A stretch of the entries below is to be set down exactly, running from the line with "width: 187 um" through the line with "- N_diodes: 0", both included, and no other line.
__________________________________________________
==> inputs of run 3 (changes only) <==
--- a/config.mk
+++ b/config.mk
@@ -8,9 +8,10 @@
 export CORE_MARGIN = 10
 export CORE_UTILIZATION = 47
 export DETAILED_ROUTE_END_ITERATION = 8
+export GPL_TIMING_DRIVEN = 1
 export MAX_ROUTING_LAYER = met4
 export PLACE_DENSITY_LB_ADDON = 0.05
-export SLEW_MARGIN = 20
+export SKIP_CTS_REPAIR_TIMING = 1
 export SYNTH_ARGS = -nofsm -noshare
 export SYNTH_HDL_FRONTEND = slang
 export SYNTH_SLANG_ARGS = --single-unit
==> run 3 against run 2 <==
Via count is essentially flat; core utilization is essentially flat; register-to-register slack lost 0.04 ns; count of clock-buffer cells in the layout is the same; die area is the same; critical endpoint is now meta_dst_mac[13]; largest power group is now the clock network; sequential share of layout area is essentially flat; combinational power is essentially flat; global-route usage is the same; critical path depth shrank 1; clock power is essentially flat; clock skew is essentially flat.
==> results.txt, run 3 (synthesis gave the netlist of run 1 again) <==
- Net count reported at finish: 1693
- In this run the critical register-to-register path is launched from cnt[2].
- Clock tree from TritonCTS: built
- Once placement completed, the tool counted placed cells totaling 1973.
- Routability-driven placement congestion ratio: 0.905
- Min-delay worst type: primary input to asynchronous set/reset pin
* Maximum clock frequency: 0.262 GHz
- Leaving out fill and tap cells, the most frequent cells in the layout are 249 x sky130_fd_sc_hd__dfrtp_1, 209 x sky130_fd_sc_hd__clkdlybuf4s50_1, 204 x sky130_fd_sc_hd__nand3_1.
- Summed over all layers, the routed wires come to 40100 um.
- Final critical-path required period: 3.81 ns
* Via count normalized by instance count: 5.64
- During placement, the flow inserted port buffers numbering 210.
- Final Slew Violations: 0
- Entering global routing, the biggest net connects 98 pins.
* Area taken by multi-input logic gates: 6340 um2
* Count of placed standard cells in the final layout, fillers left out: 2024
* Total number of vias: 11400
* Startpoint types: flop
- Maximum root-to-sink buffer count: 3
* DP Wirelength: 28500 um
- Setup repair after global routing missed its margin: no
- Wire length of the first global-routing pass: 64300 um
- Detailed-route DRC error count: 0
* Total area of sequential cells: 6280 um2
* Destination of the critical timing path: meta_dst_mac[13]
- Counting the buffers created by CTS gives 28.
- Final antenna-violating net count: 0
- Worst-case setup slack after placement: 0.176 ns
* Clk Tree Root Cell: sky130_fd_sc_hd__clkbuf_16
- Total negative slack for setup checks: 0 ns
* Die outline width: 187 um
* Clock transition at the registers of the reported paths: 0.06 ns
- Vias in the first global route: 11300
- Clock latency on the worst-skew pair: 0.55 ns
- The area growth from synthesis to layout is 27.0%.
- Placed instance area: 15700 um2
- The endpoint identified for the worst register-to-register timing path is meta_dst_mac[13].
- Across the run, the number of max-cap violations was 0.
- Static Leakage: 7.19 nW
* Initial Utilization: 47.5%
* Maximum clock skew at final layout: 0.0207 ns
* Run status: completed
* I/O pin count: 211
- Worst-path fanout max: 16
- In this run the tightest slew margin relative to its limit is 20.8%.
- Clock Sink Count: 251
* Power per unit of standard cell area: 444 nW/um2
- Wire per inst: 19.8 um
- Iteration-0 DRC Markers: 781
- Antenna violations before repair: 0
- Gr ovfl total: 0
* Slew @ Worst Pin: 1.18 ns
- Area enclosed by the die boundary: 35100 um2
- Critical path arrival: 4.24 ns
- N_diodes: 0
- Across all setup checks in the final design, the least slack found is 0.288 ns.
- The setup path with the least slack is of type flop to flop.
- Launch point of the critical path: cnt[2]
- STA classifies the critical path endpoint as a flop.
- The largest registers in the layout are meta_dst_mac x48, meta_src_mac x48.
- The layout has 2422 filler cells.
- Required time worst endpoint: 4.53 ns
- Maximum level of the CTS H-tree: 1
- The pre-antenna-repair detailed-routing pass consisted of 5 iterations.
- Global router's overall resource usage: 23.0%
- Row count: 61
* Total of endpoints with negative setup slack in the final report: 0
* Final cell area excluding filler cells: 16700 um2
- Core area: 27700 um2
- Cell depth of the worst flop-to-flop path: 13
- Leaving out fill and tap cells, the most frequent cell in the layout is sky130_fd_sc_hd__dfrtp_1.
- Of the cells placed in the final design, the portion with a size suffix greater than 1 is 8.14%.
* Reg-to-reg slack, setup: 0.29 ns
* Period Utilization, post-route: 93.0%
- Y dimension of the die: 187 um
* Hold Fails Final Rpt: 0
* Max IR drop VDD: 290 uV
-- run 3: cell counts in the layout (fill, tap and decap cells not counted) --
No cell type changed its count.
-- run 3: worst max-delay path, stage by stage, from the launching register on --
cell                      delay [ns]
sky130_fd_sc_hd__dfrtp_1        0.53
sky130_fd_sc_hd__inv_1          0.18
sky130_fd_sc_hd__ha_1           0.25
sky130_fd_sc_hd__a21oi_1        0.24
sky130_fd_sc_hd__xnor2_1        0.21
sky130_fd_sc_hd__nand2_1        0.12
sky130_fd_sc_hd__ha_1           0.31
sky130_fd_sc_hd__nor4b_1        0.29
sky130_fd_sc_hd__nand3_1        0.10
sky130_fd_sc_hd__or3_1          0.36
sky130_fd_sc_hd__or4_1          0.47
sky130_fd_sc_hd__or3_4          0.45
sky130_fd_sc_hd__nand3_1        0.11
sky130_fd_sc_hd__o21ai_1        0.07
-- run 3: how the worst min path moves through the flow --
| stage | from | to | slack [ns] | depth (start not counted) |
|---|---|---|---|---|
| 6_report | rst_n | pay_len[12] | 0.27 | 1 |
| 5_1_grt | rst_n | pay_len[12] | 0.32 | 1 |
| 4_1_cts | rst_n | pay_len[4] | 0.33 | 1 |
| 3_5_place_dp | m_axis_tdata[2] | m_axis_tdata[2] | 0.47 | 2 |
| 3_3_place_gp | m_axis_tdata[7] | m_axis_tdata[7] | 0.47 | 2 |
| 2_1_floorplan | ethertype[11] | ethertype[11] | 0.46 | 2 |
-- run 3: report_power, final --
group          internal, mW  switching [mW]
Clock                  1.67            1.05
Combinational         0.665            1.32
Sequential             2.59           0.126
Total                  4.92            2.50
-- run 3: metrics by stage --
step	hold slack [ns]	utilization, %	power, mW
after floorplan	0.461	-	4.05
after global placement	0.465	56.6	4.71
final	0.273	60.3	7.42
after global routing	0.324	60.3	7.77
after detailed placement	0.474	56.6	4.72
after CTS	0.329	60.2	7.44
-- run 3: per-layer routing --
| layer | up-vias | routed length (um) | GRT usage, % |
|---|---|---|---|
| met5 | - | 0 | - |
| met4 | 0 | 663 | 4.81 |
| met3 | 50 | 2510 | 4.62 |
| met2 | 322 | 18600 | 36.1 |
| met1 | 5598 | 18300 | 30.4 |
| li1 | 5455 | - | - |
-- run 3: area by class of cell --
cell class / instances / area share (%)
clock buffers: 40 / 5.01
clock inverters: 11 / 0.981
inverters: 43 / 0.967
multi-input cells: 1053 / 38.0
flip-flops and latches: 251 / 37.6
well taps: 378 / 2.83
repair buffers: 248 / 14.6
__________________________________________________
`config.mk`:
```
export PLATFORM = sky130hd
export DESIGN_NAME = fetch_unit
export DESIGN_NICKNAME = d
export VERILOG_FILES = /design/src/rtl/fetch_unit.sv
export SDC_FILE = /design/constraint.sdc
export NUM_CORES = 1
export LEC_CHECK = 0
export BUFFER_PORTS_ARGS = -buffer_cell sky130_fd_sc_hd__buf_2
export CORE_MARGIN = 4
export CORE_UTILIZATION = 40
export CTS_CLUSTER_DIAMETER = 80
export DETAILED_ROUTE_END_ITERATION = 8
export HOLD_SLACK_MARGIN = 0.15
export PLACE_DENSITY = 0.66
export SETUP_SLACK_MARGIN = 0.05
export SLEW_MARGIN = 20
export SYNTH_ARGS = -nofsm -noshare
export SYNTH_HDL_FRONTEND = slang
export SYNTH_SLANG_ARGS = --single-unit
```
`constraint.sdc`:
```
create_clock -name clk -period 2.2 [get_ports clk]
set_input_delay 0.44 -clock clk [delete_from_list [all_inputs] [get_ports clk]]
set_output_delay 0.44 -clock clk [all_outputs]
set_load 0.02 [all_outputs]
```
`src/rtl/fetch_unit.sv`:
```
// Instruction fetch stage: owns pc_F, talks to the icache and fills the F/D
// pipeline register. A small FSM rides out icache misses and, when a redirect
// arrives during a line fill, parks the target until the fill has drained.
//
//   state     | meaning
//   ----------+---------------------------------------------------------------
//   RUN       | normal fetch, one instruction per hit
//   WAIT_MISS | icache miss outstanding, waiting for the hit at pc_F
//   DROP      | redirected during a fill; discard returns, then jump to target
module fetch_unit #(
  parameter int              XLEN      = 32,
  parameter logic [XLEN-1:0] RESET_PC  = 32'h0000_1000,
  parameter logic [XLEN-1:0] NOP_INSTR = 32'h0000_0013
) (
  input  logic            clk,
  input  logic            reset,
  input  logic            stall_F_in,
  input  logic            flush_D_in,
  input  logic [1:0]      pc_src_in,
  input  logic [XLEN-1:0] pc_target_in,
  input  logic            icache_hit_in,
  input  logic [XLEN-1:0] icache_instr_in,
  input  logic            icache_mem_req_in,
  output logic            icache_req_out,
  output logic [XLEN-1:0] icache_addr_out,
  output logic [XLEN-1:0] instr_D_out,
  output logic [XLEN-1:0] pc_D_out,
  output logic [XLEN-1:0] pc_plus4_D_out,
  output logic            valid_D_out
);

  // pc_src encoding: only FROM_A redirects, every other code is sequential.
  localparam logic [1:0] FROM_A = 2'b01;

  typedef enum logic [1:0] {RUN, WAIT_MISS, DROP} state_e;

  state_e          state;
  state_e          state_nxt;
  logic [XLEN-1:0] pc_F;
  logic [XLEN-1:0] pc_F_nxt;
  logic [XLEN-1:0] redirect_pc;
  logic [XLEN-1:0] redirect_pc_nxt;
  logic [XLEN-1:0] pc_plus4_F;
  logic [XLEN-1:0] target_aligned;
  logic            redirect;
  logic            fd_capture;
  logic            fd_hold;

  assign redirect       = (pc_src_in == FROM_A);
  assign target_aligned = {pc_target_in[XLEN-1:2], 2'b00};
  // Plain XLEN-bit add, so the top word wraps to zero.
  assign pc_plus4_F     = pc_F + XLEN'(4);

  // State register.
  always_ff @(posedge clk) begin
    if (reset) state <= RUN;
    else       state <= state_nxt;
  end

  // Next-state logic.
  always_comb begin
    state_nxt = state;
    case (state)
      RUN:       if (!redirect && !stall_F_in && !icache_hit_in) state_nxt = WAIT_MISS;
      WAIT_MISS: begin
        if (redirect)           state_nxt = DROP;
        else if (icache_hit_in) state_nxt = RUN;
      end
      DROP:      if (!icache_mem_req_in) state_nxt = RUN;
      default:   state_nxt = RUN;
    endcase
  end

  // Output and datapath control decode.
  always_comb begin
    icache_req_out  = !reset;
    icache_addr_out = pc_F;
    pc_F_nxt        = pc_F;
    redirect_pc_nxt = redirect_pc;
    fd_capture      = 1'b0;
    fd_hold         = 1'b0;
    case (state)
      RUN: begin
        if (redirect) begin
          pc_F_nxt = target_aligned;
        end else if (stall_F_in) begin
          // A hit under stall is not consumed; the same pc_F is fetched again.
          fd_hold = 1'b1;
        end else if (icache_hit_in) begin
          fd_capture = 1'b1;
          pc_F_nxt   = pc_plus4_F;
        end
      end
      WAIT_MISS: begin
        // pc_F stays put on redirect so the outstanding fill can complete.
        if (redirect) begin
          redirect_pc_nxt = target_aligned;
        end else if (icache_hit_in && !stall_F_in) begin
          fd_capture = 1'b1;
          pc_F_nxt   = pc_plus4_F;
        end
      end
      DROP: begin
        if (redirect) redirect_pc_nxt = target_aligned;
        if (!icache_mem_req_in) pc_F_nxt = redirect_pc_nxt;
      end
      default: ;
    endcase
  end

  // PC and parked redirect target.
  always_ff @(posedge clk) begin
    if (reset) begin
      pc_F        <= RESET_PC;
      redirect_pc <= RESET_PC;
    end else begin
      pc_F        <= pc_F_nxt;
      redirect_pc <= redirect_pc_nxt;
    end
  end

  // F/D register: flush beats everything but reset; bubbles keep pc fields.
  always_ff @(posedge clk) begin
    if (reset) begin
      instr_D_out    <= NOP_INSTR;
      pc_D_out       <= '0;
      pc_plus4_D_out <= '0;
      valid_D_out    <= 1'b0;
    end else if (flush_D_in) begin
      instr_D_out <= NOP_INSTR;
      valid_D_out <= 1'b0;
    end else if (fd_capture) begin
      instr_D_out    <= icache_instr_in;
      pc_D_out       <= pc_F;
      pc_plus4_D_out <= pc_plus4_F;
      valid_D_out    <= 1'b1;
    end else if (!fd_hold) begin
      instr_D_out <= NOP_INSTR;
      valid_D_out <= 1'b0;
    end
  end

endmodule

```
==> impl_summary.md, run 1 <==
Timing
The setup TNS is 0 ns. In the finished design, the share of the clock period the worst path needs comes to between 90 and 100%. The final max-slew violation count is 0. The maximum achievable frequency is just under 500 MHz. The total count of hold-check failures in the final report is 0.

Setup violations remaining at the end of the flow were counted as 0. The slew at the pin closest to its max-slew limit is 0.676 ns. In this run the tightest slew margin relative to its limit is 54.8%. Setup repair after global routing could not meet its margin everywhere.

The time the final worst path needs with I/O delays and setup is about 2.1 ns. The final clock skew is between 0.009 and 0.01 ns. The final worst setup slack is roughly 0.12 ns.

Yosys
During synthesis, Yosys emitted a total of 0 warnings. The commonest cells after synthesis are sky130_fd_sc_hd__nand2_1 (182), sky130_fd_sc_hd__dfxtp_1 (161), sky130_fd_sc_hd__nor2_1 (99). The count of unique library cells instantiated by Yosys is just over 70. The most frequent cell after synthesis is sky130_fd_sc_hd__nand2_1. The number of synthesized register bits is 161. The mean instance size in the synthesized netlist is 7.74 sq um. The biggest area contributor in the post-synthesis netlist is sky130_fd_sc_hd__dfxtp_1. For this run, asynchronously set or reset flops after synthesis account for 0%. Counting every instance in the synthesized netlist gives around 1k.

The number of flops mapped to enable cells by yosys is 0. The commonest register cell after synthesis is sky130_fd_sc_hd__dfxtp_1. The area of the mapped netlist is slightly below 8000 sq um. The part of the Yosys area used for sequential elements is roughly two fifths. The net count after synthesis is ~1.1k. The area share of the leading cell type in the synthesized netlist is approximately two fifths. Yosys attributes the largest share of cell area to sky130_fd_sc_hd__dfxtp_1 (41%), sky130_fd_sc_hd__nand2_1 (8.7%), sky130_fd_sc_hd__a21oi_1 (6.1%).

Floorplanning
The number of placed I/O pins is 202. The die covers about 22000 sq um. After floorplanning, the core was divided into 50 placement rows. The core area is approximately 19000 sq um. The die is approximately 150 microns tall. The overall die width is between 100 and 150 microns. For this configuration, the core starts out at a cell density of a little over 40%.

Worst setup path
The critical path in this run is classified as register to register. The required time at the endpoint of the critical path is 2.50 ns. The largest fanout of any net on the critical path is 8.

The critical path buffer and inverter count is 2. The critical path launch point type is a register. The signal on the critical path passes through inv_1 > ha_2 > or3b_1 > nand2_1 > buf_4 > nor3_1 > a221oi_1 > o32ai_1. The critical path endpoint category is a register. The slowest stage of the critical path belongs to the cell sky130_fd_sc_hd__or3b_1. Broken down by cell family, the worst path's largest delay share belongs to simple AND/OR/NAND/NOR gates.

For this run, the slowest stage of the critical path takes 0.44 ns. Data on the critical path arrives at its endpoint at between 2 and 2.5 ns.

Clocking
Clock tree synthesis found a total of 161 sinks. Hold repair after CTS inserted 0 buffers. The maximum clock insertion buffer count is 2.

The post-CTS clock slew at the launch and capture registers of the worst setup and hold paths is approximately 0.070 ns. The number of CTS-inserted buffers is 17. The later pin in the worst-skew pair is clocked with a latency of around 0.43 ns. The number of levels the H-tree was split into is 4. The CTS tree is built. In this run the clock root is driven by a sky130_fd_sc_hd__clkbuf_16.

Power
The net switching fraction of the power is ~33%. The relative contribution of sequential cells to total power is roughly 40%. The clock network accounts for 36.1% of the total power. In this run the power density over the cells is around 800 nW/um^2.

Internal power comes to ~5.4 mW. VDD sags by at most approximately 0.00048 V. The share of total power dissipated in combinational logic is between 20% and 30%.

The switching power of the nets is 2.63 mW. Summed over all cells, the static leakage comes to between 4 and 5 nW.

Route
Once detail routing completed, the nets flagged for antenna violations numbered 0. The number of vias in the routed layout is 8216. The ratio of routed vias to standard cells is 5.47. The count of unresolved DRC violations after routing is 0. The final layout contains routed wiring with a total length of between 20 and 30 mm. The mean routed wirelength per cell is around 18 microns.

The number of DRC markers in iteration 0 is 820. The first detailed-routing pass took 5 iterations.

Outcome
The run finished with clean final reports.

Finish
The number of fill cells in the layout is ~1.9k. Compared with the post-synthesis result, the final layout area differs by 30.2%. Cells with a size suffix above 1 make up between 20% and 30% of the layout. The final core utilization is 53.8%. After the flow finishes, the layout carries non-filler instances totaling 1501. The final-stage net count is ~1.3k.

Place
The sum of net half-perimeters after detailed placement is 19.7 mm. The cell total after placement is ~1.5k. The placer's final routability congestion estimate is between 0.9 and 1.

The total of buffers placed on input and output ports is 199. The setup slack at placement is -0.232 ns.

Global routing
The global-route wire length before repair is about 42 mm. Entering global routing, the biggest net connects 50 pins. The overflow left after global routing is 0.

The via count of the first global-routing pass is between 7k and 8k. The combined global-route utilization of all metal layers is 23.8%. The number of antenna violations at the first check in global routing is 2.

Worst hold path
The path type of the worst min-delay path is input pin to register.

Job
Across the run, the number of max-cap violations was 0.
__________________________________________________
▶ [Solved problem]
* Die outline width: 187 um
* Clock transition at the registers of the reported paths: 0.06 ns
- Vias in the first global route: 11300
- Clock latency on the worst-skew pair: 0.55 ns
- The area growth from synthesis to layout is 27.0%.
- Placed instance area: 15700 um2
- The endpoint identified for the worst register-to-register timing path is meta_dst_mac[13].
- Across the run, the number of max-cap violations was 0.
- Static Leakage: 7.19 nW
* Initial Utilization: 47.5%
* Maximum clock skew at final layout: 0.0207 ns
* Run status: completed
* I/O pin count: 211
- Worst-path fanout max: 16
- In this run the tightest slew margin relative to its limit is 20.8%.
- Clock Sink Count: 251
* Power per unit of standard cell area: 444 nW/um2
- Wire per inst: 19.8 um
- Iteration-0 DRC Markers: 781
- Antenna violations before repair: 0
- Gr ovfl total: 0
* Slew @ Worst Pin: 1.18 ns
- Area enclosed by the die boundary: 35100 um2
- Critical path arrival: 4.24 ns
- N_diodes: 0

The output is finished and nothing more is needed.